Sorprende che fra i censori dell’iniziativa del sindaco di Cittadella ci sia il ministro dell’Interno. Ricoprendo quella carica Giuliano Amato dovrebbe conoscere bene - è o non è il suo mestiere? - gli umori del «profondo Nord». Se non gli umori, almeno l’andamento della criminalità, micro e macro, indotto da uno Stato assente o rinunciatario. E il conseguente, generalizzato stato di paura e quindi di sospetto che tormenta i cittadini. Non dubitando che le conosca, quelle cifre, appare singolare che col suo abituale tonetto vacuo liquidi l’ordinanza di Massimo Bitonci come «sorprendente» aggiungendo: «Non si può fare di Cittadella una repubblica diversa dalle altre». Ma cosa ha capito, Giuliano Amato? Quello che Cittadella vuole è esattamente essere come le «altre», dove la sicurezza del cittadino è garantita. E tutelato il suo diritto a vivere senza essere obbligato a barricarsi, guardarsi alle spalle, tenersi lontano da ambulanti e questuanti e spacciatori, dalle bande di clandestini extracomunitari (o ammessi comunitari) i quali, senz’arte né parte, campano di scippi, grassazioni e furti accompagnati da violenze, quando non da volontà omicida.

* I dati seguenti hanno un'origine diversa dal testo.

### config.mk
export PLATFORM = sky130hd
export DESIGN_NAME = ddr_ui_burst_bridge_flat
export DESIGN_NICKNAME = d
export VERILOG_FILES = /design/src/rtl/ddr_ui_burst_bridge_if.sv /design/src/rtl/ddr_ui_burst_bridge.sv /design/src/flat_wrapper.sv
export SDC_FILE = /design/constraint.sdc
export NUM_CORES = 1
export LEC_CHECK = 0
export ABC_AREA = 1
export BUFFER_PORTS_ARGS = -buffer_cell sky130_fd_sc_hd__buf_2
export CAP_MARGIN = 20
export CORE_ASPECT_RATIO = 0.75
export CORE_MARGIN = 4
export CORE_UTILIZATION = 55
export CTS_CLUSTER_DIAMETER = 120
export CTS_CLUSTER_SIZE = 16
export DETAILED_ROUTE_END_ITERATION = 8
export PLACE_DENSITY = 0.9
export RECOVER_POWER = 25
export SYNTH_ARGS = -nofsm -noshare
export SYNTH_HDL_FRONTEND = slang
export SYNTH_SLANG_ARGS = --single-unit
### constraint.sdc
create_clock -name clk -period 28.6 [get_ports clk]
set_input_delay 1.43 -clock clk [delete_from_list [all_inputs] [get_ports clk]]
set_output_delay 1.43 -clock clk [all_outputs]
set_load 0.01 [all_outputs]
### src/rtl/ddr_ui_burst_bridge_if.sv
// ddr_ui_burst_bridge_if: UI command/data, DDR FIFO and burst-engine signals of the bridge.
interface ddr_ui_burst_bridge_if #(
   parameter int DATA_WIDTH      = 64,
   parameter int ADDR_WIDTH      = 29,
   parameter int BURST_LEN_WIDTH = 8,
   parameter int LEN_WIDTH       = 16
);
   logic                       ui_cmd_valid, ui_cmd_ready, ui_cmd_rw;
   logic [ADDR_WIDTH-1:0]      ui_cmd_addr;
   logic [LEN_WIDTH-1:0]       ui_cmd_len;
   logic                       ui_wr_valid, ui_wr_ready;
   logic [DATA_WIDTH-1:0]      ui_wr_data;
   logic                       ui_rd_valid, ui_rd_ready;
   logic [DATA_WIDTH-1:0]      ui_rd_data;
   logic                       ui_done, ui_busy;
   logic                       wr_fifo_wr_en, wr_fifo_full;
   logic [DATA_WIDTH-1:0]      wr_fifo_wr_data;
   logic                       rd_fifo_rd_en, rd_fifo_empty;
   logic [DATA_WIDTH-1:0]      rd_fifo_rd_data;
   logic                       rd_start, wr_start;
   logic [BURST_LEN_WIDTH-1:0] rd_burst_len, wr_burst_len;
   logic [ADDR_WIDTH-1:0]      rd_start_addr, wr_start_addr;
   logic                       rd_ready, wr_ready, rd_done, wr_done;

   modport slave (
      input  ui_cmd_valid, ui_cmd_rw, ui_cmd_addr, ui_cmd_len, ui_wr_valid, ui_wr_data, ui_rd_ready,
             wr_fifo_full, rd_fifo_rd_data, rd_fifo_empty, rd_ready, wr_ready, rd_done, wr_done,
      output ui_cmd_ready, ui_wr_ready, ui_rd_valid, ui_rd_data, ui_done, ui_busy,
             wr_fifo_wr_en, wr_fifo_wr_data, rd_fifo_rd_en, rd_start, wr_start,
             rd_burst_len, wr_burst_len, rd_start_addr, wr_start_addr
   );

   modport master (
      output ui_cmd_valid, ui_cmd_rw, ui_cmd_addr, ui_cmd_len, ui_wr_valid, ui_wr_data, ui_rd_ready,
             wr_fifo_full, rd_fifo_rd_data, rd_fifo_empty, rd_ready, wr_ready, rd_done, wr_done,
      input  ui_cmd_ready, ui_wr_ready, ui_rd_valid, ui_rd_data, ui_done, ui_busy,
             wr_fifo_wr_en, wr_fifo_wr_data, rd_fifo_rd_en, rd_start, wr_start,
             rd_burst_len, wr_burst_len, rd_start_addr, wr_start_addr
   );
endinterface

«Ipocrita e razzista» è stata definita l’ordinanza di Massimo Bitonci, «una campagna di odio verso popoli e minoranze che come i romeni fanno parte della Ue». E allora? Far parte dell’Unione europea si traduce nel diritto al crimine, nella facoltà di vivere di espedienti e fuori dalla legalità?
L’impressione è che la campagna di odio sia invece indirizzata proprio contro i cittadini del «profondo Nord». Già messi in croce come il popolo della partita Iva e di conseguenza popolo di evasori, di parassiti, di marpioni che per non sottomettersi al soave, democratico e salvifico giogo del sindacato limitano le assunzioni di mano d’opera impedendo così la costituzione della rappresentanza interna. Cittadini già vessati dalla cronica mancanza di infrastrutture che strangola le loro attività e questo in un Paese dove l’infrastruttura - ponti, strade, svincoli, poli multifunzionali, arredi urbani e industriali - è accordata con disinvoltura.
Cittadini irrisi per le loro villette, le loro Mercedes, come se non se le fossero guadagnate sputando sangue e, sgobbando, creare benessere contribuendo largamente a quel Pil al quale l’economista Amato guarda come il pastore alla stella di Natale. Ed ora ci si mette l’accusa di razzismo, ci si mette la magistratura con l’informazione di garanzia per Massimo Bitonci pur essendo costretta a riconoscere, per bocca del procuratore di Padova Pietro Calogero, che «l’obiettivo finale» dell’ordinanza è «legittimo».

Ci si mette il ministro degli Interni il quale, invece di affrontare - siamo sempre lì: è il suo lavoro - le cause che hanno indotto il sindaco di Cittadella a firmarla, ironizza sull’ordinanza, trovandola sorprendente. Ma va là, onorevole Amato, dice davvero? Ripeto: lei, Dottor sottile, è sicuro d’aver capito?